New Zealand High Court Judge

Peter Thomas Mahon (1 November 1923 – 11 August 1986) was a New Zealand High Court judge. He led a one-man Royal Commission of Inquiry into the 1979 crash of Air New Zealand Flight 901 into Mount Erebus. Contradicting the previously issued official report, his inquiry determined that the flight crew was not at fault and instead "incompetent administrative procedures" within Air New Zealand were to blame. Mahon famously and controversially concluded that the airline's witnesses presented "an orchestrated litany of lies" in their responses to the inquiry.

==Early life and family==
Born in Christchurch on 1 November 1923, Mahon was the son of Agnes Helen Mahon (née Tankard) and Cecil Owen Mahon. He was educated at St Bede's College and went on to study law at Canterbury University College from 1940.
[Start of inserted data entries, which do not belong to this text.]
$ cat src/rtl/buffer_dma_engine.sv
// Descriptor-driven DMA engine: in-order word reads from external memory into a credit-limited
// FIFO, drained into the buffer-map write port. Define GARUDA_DMA_ABORT_EN to add abort_i/DRAIN.
module buffer_dma_engine #(
  parameter int DATA_WIDTH = 32,
  parameter int ADDR_WIDTH = 32,
  parameter int LEN_WIDTH  = 16,
  parameter int FIFO_DEPTH = 8
) (
  input  logic                  clk_i,
  input  logic                  rst_ni,
  input  logic                  desc_valid_i,
  output logic                  desc_ready_o,
  input  logic [ADDR_WIDTH-1:0] desc_src_addr_i,
  input  logic [ADDR_WIDTH-1:0] desc_dst_addr_i,
  input  logic [LEN_WIDTH-1:0]  desc_len_i,
  output logic                  mem_req_valid_o,
  input  logic                  mem_req_ready_i,
  output logic [ADDR_WIDTH-1:0] mem_req_addr_o,
  input  logic                  mem_rsp_valid_i,
  input  logic [DATA_WIDTH-1:0] mem_rsp_data_i,
  output logic                  dma_wr_valid_o,
  output logic [ADDR_WIDTH-1:0] dma_wr_addr_o,
  output logic [DATA_WIDTH-1:0] dma_wr_data_o,
  input  logic                  dma_wr_ready_i,
`ifdef GARUDA_DMA_ABORT_EN
  input  logic                  abort_i,
`endif
  output logic                  busy_o,
  output logic                  done_o,
  output logic                  err_o
);

  localparam int PW    = $clog2(FIFO_DEPTH);
  localparam int CW    = PW + 1;
  localparam int BYTES = DATA_WIDTH / 8;
  localparam logic [ADDR_WIDTH:0] WGT_END  = (ADDR_WIDTH+1)'(32'h0001_FFFF);
  localparam logic [ADDR_WIDTH:0] PING_END = (ADDR_WIDTH+1)'(32'h0002_FFFF);
  localparam logic [ADDR_WIDTH:0] PONG_END = (ADDR_WIDTH+1)'(32'h0003_FFFF);
  localparam logic [ADDR_WIDTH:0] ACC_END  = (ADDR_WIDTH+1)'(32'h0004_7FFF);
  localparam logic [2:0]          NO_REGION = 3'd7;

`ifdef GARUDA_DMA_ABORT_EN
  typedef enum logic [1:0] {S_IDLE = 2'd0, S_RUN = 2'd1, S_DRAIN = 2'd2, S_DONE = 2'd3} state_t;
`else
  typedef enum logic [1:0] {S_IDLE = 2'd0, S_RUN = 2'd1, S_DONE = 2'd3} state_t;
`endif

  state_t                r_state, w_state_next;
  logic [ADDR_WIDTH-1:0] r_src, r_dst;
  logic [LEN_WIDTH-1:0]  r_len, r_req_cnt, r_wr_cnt;
  logic [CW-1:0]         r_inflight, r_count;
  logic [PW-1:0]         r_wr_ptr, r_rd_ptr;
  logic                  r_err;
  logic [DATA_WIDTH-1:0] r_fifo_mem [FIFO_DEPTH];

  logic [ADDR_WIDTH:0]   w_dst_start, w_dst_end;
  logic                  w_desc_ok, w_desc_fire, w_req_fire, w_wr_fire, w_last_wr;
  logic                  w_rsp_ok, w_push, w_flush, w_set_err;

  // Regions are contiguous, so both span endpoints in the same region means the whole span is.
  function automatic logic [2:0] region_of(input logic [ADDR_WIDTH:0] a);
    if (a <= WGT_END)       region_of = 3'd0;
    else if (a <= PING_END) region_of = 3'd1;
    else if (a <= PONG_END) region_of = 3'd2;
    else if (a <= ACC_END)  region_of = 3'd3;
    else                    region_of = NO_REGION;
  endfunction

  assign w_dst_start = {1'b0, desc_dst_addr_i};
  assign w_dst_end   = w_dst_start + (ADDR_WIDTH+1)'(desc_len_i) - (ADDR_WIDTH+1)'(1);
  assign w_desc_ok   = (desc_len_i != '0) && (region_of(w_dst_start) != NO_REGION) &&
                       (region_of(w_dst_start) == region_of(w_dst_end));

  assign desc_ready_o    = (r_state == S_IDLE);
  assign w_desc_fire     = desc_valid_i && desc_ready_o;
  assign mem_req_valid_o = (r_state == S_RUN) && (r_req_cnt < r_len) &&
                           (({1'b0, r_inflight} + {1'b0, r_count}) < (CW+1)'(FIFO_DEPTH));
  assign mem_req_addr_o  = mem_req_valid_o ?
                           r_src + ADDR_WIDTH'(r_req_cnt) * ADDR_WIDTH'(BYTES) : '0;
  assign w_req_fire      = mem_req_valid_o && mem_req_ready_i;

  // Responses with nothing outstanding are protocol violations and are dropped.
  assign w_rsp_ok        = mem_rsp_valid_i && (r_inflight != '0);
  assign w_push          = w_rsp_ok && (r_state == S_RUN) && !w_flush;

  assign dma_wr_valid_o  = (r_state == S_RUN) && (r_count != '0);
  assign dma_wr_addr_o   = dma_wr_valid_o ? r_dst + ADDR_WIDTH'(r_wr_cnt) : '0;
  assign dma_wr_data_o   = dma_wr_valid_o ? r_fifo_mem[r_rd_ptr] : '0;
  assign w_wr_fire       = dma_wr_valid_o && dma_wr_ready_i;
  assign w_last_wr       = (r_wr_cnt + LEN_WIDTH'(1)) == r_len;

  assign busy_o = (r_state != S_IDLE);
  assign done_o = (r_state == S_DONE);
  assign err_o  = r_err;

  always_comb begin
    w_state_next = r_state;
    w_flush      = 1'b0;
    w_set_err    = 1'b0;
    case (r_state)
      S_IDLE: if (desc_valid_i) w_state_next = w_desc_ok ? S_RUN : S_DONE;
      S_RUN: begin
`ifdef GARUDA_DMA_ABORT_EN
        if (abort_i) begin
          w_state_next = S_DRAIN;
          w_flush      = 1'b1;
        end else
`endif
        if (w_wr_fire && w_last_wr) w_state_next = S_DONE;
      end
`ifdef GARUDA_DMA_ABORT_EN
      S_DRAIN: begin
        w_flush = 1'b1;
        if (r_inflight == '0) begin
          w_state_next = S_DONE;
          w_set_err    = 1'b1;
        end
      end
`endif
      S_DONE:  w_state_next = S_IDLE;
      default: w_state_next = S_IDLE;
    endcase
  end

  always_ff @(posedge clk_i or negedge rst_ni) begin
    if (!rst_ni) begin
      r_state    <= S_IDLE;
      r_src      <= '0;
      r_dst      <= '0;
      r_len      <= '0;
      r_req_cnt  <= '0;
      r_wr_cnt   <= '0;
      r_inflight <= '0;
      r_count    <= '0;
      r_wr_ptr   <= '0;
      r_rd_ptr   <= '0;
      r_err      <= 1'b0;
    end else begin
      r_state <= w_state_next;
      if (w_desc_fire) begin
        r_src     <= desc_src_addr_i;
        r_dst     <= desc_dst_addr_i;
        r_len     <= desc_len_i;
        r_req_cnt <= '0;
        r_wr_cnt  <= '0;
        r_err     <= !w_desc_ok;
      end else begin
        if (w_req_fire) r_req_cnt <= r_req_cnt + LEN_WIDTH'(1);
        if (w_wr_fire)  r_wr_cnt  <= r_wr_cnt + LEN_WIDTH'(1);
        if (w_set_err)  r_err     <= 1'b1;
      end
      case ({w_req_fire, w_rsp_ok})
        2'b10:   r_inflight <= r_inflight + CW'(1);
        2'b01:   r_inflight <= r_inflight - CW'(1);
        default: r_inflight <= r_inflight;
      endcase
      if (w_flush) begin
        r_wr_ptr <= '0;
        r_rd_ptr <= '0;
        r_count  <= '0;
      end else begin
        if (w_push)    r_wr_ptr <= r_wr_ptr + PW'(1);
        if (w_wr_fire) r_rd_ptr <= r_rd_ptr + PW'(1);
        case ({w_push, w_wr_fire})
          2'b10:   r_count <= r_count + CW'(1);
          2'b01:   r_count <= r_count - CW'(1);
          default: r_count <= r_count;
        endcase
      end
    end
  end

  // Storage is left unreset; the head is masked to zero whenever the FIFO is empty.
  always_ff @(posedge clk_i) begin
    if (w_push) r_fifo_mem[r_wr_ptr] <= mem_rsp_data_i;
  end

endmodule

$ cat config.mk
export PLATFORM = sky130hd
export DESIGN_NAME = buffer_dma_engine
export DESIGN_NICKNAME = d
export VERILOG_FILES = /design/src/rtl/buffer_dma_engine.sv
export SDC_FILE = /design/constraint.sdc
export NUM_CORES = 1
export LEC_CHECK = 0
export CAP_MARGIN = 15
export CORE_ASPECT_RATIO = 1.4
export CORE_MARGIN = 5
export CORE_UTILIZATION = 35
export CTS_BUF_LIST = sky130_fd_sc_hd__clkbuf_8
export CTS_CLUSTER_DIAMETER = 200
export CTS_CLUSTER_SIZE = 8
export DETAILED_ROUTE_END_ITERATION = 6
export PLACE_DENSITY_LB_ADDON = 0.05
export REMOVE_ABC_BUFFERS = 1
export SLEW_MARGIN = 20
export SYNTH_ARGS = -nofsm -noshare
export SYNTH_HDL_FRONTEND = slang
export SYNTH_SLANG_ARGS = --single-unit
$ cat constraint.sdc
create_clock -name clk_i -period 5.3 [get_ports clk_i]
set_clock_uncertainty 0.1 [all_clocks]
set_input_delay 0.53 -clock clk_i [delete_from_list [all_inputs] [get_ports clk_i]]
set_output_delay 0.53 -clock clk_i [all_outputs]
set_load 0.02 [all_outputs]
==> qor.yml <==
run_status:
  status: "completed"
finish:
  instances_no_fill: 2832
  multi_input_area_sq_mm: 0.00925
  seqCellArea_sq_mm: 0.0109
  drive_gt1_frac: 0.0916
  fill_cells: 5714
  area_delta_synth_final_pct: 19.5
  final_nets: 2293
  fin_util: 0.419
power:
  power.leakage_nw: 10.1
  power.switching_mw: 3.55
  pwr-share-clk: 0.213
  pwr-share-comb: 0.384
  power_mw: 9.80
  p_seq_frac: 0.403
  ir_worst_vdd_uv: 303
  p_int_mw: 6.25
  power_density_mw_per_mm2: 393
  switching_share: 0.362
global_routing:
  use_met1: 0.229
  grt_pass1_vias: 15600
  gr-total-overflow: 0
  grt.busiest_layer: "met2"
  grt_pass1_wl_microns: 94100
  track_usage: 0.187
  grt_use_met2: 0.341
  use_met3: 0.0294
  antenna_found_initial: 3
  grt_max_degree: 79
synthesis:
  synth_area_leaders: "edfxtp_1 (37%), dfrtp_1 (15%), ha_1 (7.2%)"
  synth_cell_type_count: 82
  synth_edf_count: 256
  yosys.area.top_type: "edfxtp_1"
  synthArstFlopShare: 0.335
  synth.avg_cell_area_sq_um: 11.5
  yosys_warnings: 0
  yosys_most_used_dff: "edfxtp_1"
  yosysSeqAreaShare: 0.524
  yosys.area.top_type_share: 0.369
  ys_seq_elements: 385
  synthCells: 1815
  synth_common_cells: "edfxtp_1 (256), nand2_1 (218), inv_1 (136), dfrtp_1 (129), nor2_1 (129)"
  synth.most_common_cell: "edfxtp_1"
  synth.cell_area_sq_mm: 0.0208
setup_path:
  critPathArrivalTime_ns: 4.34
  startpoint_type: "flip-flop"
  path_class: "reg -> out"
  rrSetupSlack_ns: 1.83
  worstPathMaxFanout: 10
  worstSetupEndpointType: "output pin"
  critPathMaxStageDelay_ns: 0.66
  cp_cell_sequence: "ha_1 -> a2111o_1 -> a2bb2oi_1 -> a41o_1 -> a211o_1 -> a31oi_2 -> nor3b_1 -> xnor2_1 -> nor2_1 -> clkdlybuf4s50_1"
  critPathTopFamily: "compound AO/OA/AOI/OAI gates"
  crit_buf_inv: 1
  cp_slowest_cell: "clkdlybuf4s50_1"
  crit_required_ns: 4.67
placed_design:
  dp_hpwl_microns: 42800
  placed_cells: 2748
  gp_congestion: 0.896
  port-buffer-count: 219
floorplan:
  die_h_microns: 299
  die-width_microns: 216
  num_io_pins: 220
  die-area_sq_mm: 0.0646
  start_util: 0.351
  core_sq_mm: 0.0594
  rows: 106
clock_tree:
  cts_sinks: 385
  worstSkewPairLatency_ns: 0.65
  htreeDepth: 2
  clockBufferDepth: 3
  cts_root_buffer: "clkbuf_8"
  clkTransAtPathRegs_ns: 0.08
  cts_made_buffers: 54
  cts_tree: "built"
sta:
  grt_setup_unrepaired: "false"
  period_share: 0.938
  max_clock_freq_mhz: 201
  fin_crit_ns: 4.97
  hold_viol_final: 0
  slew_violations: 0
  max-slew-margin-rel: 0.305
  setup_tns_ns: 0
  setup_viol: 0
  worst_pin_slew_ns: 1.04
drt:
  wl_per_cell_microns: 21.7
  drc: 0
  drtPass1Iterations: 5
  drt-vias-per-instance: 5.31
  routed_wl_microns: 61600
  initialDrtViolationCount: 832
  vias: 15000
  ant_nets: 0
min_path:
  hp-class: "in -> async"
flow_run:
  maxCapViolations: 0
After two years at university, Mahon enlisted in the 2nd New Zealand Expeditionary Force, seeing active service in Italy and rising to the rank of second lieutenant, and then serving in J Force after the end of the war. He subsequently returned to complete his Bachelor of Laws degree and was admitted to the bar in 1947.

==Early legal career==
Mahon began his legal career with the Raymond, Donnelly & Co. He was mentored by Sir Arthur Donnelly. Mahon was junior counsel for the prosecution in the Parker–Hulme murder case in 1954. At the commencement of the trial Mahon was assisting Alan Brown. Brown withdrew during the trial and was later admitted to Sunnyside Hospital.

==Erebus inquiry==
After the crash of Air New Zealand Flight 901 with loss of all aboard on 28 November 1979, New Zealand's official accident report was released by the Chief Inspector of Air Accidents, Ron Chippindale, which cited serious pilot error as the chief cause of the accident. Public demand led to the formation of a Royal Commission of Inquiry into the accident. Mahon produced his report on 27 April 1981, which cleared the crew of blame for the disaster and found that the major cause was the reprogramming of the aircraft's navigation computer without the crew being notified. Mahon claimed that Air New Zealand executives had engaged in a conspiracy to whitewash the inquiry, covering up evidence and lying to investigators, and concluded that they had told "an orchestrated litany of lies". His book, Verdict on Erebus, an account of his inquiry, won the New Zealand Book Awards prize for non-fiction in 1985. Mahon retired from the High Court bench in 1982.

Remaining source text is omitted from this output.